- **Problem statement**
What lines in the data below mention the string "routing"? Copy them out.

Stored data
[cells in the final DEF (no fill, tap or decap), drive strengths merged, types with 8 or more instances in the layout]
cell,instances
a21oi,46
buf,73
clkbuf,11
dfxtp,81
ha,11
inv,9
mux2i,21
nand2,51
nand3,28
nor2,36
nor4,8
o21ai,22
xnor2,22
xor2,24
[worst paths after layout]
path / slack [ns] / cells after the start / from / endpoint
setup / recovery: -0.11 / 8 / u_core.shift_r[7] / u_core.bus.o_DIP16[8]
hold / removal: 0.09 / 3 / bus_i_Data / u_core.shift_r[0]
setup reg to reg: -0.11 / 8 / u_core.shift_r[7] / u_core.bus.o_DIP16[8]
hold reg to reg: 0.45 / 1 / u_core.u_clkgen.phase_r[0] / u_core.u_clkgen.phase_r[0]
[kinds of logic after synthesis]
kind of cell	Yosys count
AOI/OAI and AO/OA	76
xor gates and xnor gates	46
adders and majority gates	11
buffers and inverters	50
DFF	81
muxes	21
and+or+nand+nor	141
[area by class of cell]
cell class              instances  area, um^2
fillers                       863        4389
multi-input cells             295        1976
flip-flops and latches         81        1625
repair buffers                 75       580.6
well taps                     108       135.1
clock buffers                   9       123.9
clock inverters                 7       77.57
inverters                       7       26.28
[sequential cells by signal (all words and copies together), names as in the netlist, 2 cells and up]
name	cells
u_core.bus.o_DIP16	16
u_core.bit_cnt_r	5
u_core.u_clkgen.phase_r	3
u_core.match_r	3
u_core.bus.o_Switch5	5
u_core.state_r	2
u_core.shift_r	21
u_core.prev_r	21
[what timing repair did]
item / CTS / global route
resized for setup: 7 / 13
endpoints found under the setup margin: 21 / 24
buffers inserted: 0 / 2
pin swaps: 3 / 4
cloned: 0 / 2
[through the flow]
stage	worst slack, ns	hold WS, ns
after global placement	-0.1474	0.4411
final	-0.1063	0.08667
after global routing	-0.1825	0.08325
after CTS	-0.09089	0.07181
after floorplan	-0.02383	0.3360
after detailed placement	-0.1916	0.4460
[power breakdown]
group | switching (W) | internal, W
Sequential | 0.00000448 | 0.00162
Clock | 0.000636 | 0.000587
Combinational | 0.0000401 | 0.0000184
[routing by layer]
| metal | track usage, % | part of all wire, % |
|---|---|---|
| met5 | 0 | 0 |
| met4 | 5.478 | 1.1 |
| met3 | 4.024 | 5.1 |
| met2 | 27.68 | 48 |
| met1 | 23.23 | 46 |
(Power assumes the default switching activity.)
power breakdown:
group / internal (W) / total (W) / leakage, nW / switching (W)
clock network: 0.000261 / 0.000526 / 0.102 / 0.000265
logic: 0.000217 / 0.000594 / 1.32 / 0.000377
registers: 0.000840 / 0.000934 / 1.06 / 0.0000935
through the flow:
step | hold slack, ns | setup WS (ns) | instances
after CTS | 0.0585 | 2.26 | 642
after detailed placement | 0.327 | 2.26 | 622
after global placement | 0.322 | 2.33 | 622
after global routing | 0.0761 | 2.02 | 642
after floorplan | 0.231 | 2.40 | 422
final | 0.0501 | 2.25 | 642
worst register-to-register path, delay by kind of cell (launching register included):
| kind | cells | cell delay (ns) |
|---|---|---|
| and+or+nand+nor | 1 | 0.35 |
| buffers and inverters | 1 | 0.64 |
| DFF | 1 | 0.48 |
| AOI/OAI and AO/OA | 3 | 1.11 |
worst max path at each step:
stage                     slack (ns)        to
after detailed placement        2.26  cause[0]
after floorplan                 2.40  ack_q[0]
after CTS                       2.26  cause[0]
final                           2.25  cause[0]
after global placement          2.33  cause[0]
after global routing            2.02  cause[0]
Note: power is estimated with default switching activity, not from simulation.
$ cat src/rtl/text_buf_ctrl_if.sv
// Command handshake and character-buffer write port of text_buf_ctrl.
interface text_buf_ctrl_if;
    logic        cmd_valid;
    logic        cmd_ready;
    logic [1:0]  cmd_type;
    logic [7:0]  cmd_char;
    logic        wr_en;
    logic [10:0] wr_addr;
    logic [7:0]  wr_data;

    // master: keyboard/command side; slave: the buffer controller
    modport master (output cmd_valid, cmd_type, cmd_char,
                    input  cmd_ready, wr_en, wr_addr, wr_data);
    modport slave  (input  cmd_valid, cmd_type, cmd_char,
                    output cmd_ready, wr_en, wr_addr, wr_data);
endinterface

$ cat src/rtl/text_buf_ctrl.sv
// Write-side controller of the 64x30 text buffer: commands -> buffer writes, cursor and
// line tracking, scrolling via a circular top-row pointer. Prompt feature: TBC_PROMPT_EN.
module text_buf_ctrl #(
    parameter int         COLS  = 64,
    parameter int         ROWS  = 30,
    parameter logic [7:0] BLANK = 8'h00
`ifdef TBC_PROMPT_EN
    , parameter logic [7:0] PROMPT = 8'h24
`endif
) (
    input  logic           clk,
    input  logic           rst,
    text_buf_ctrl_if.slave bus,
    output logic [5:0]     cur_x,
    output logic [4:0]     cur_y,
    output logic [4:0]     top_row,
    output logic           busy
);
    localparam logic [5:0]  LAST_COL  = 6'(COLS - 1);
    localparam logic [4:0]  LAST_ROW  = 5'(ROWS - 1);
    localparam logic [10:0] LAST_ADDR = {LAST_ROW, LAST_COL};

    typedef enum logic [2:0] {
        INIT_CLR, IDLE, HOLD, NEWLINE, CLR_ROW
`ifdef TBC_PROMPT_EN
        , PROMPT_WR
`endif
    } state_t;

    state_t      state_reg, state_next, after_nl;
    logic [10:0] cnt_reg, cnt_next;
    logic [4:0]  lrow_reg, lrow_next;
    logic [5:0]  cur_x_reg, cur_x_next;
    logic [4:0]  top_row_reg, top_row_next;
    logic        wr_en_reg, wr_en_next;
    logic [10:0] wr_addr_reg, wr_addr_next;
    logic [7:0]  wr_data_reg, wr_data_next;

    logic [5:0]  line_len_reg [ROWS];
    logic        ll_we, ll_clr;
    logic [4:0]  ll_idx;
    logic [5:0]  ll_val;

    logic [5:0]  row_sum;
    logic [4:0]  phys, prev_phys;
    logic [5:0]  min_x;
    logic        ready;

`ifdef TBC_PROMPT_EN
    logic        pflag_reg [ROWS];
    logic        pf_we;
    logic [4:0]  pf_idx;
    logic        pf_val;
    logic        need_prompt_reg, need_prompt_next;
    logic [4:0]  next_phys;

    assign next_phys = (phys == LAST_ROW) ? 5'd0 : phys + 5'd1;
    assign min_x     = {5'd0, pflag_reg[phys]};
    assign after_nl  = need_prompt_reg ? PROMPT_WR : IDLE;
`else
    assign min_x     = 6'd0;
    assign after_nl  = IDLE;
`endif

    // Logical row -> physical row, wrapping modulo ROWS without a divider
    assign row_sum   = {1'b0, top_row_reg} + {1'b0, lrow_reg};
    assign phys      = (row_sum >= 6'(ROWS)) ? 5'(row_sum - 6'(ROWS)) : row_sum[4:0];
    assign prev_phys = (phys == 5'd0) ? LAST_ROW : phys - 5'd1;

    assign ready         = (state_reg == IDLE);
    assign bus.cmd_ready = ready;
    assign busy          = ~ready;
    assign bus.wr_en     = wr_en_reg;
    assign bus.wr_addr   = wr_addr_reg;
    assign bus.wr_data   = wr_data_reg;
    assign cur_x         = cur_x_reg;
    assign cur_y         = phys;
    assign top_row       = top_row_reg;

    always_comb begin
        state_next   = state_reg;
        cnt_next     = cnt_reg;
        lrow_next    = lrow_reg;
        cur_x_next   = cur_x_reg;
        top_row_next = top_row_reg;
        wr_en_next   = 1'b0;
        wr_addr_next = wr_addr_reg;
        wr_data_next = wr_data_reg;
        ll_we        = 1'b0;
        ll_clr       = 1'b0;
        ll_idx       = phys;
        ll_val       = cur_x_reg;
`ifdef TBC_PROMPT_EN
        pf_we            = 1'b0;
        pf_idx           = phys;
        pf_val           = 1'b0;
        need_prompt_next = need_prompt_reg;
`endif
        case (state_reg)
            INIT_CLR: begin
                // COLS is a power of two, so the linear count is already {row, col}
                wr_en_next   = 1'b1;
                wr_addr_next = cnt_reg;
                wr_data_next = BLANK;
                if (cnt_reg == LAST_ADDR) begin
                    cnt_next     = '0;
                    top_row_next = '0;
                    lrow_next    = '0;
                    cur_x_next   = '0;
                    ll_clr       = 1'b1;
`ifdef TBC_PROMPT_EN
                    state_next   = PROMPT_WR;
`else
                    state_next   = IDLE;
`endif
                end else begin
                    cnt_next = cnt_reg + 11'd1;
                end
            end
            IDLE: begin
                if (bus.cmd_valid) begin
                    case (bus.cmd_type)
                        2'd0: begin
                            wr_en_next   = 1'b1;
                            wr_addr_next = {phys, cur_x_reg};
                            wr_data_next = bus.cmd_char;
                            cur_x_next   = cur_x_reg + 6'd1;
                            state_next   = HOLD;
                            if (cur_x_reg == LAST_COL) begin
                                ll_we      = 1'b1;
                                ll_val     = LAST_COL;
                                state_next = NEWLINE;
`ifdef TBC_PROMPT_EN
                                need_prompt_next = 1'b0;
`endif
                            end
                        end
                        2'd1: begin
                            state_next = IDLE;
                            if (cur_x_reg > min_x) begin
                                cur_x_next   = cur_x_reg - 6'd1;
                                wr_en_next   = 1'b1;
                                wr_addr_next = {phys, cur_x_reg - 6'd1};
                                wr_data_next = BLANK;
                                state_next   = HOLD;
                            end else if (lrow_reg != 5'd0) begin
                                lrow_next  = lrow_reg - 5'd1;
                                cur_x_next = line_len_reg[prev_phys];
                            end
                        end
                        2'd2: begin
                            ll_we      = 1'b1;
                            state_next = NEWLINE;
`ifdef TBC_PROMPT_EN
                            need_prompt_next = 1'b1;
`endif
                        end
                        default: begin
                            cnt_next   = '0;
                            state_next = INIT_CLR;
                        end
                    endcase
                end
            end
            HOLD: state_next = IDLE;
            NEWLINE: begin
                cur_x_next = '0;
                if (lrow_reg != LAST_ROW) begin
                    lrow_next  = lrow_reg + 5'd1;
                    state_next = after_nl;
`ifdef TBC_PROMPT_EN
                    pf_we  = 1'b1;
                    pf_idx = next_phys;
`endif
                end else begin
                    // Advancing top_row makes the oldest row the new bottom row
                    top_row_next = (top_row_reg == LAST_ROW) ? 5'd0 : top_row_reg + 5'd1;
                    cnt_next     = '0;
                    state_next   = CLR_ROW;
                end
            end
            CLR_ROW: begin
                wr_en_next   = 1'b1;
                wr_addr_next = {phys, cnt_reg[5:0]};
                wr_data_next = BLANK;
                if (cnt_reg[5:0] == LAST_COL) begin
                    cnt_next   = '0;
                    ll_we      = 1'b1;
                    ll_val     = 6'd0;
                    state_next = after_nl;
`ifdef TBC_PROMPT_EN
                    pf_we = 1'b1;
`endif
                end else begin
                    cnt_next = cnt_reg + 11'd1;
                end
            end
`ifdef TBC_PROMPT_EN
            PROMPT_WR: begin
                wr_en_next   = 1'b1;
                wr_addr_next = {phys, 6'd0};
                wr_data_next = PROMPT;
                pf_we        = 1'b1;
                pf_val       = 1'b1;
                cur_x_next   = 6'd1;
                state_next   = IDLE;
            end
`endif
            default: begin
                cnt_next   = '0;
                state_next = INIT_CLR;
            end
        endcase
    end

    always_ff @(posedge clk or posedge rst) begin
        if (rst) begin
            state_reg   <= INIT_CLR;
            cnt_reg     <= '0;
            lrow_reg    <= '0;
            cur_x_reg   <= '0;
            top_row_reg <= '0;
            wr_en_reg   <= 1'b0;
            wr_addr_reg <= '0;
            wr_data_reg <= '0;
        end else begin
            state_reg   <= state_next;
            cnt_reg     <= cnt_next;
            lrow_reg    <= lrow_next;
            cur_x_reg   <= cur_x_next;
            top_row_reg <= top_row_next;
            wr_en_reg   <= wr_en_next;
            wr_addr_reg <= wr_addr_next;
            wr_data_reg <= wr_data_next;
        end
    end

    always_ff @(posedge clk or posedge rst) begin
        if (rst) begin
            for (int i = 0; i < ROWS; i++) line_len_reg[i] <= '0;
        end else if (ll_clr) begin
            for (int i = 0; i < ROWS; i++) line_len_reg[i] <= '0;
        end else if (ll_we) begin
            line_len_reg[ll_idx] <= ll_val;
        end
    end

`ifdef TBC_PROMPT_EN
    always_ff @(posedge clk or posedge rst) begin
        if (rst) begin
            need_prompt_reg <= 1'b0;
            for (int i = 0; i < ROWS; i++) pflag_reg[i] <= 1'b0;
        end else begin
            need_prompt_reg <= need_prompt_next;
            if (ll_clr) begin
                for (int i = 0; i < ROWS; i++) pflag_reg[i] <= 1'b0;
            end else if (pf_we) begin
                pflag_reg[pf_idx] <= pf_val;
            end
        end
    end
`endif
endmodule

- **Exercise result**
after global routing	-0.1825	0.08325
[routing by layer]
after global routing | 0.0761 | 2.02 | 642
after global routing            2.02  cause[0]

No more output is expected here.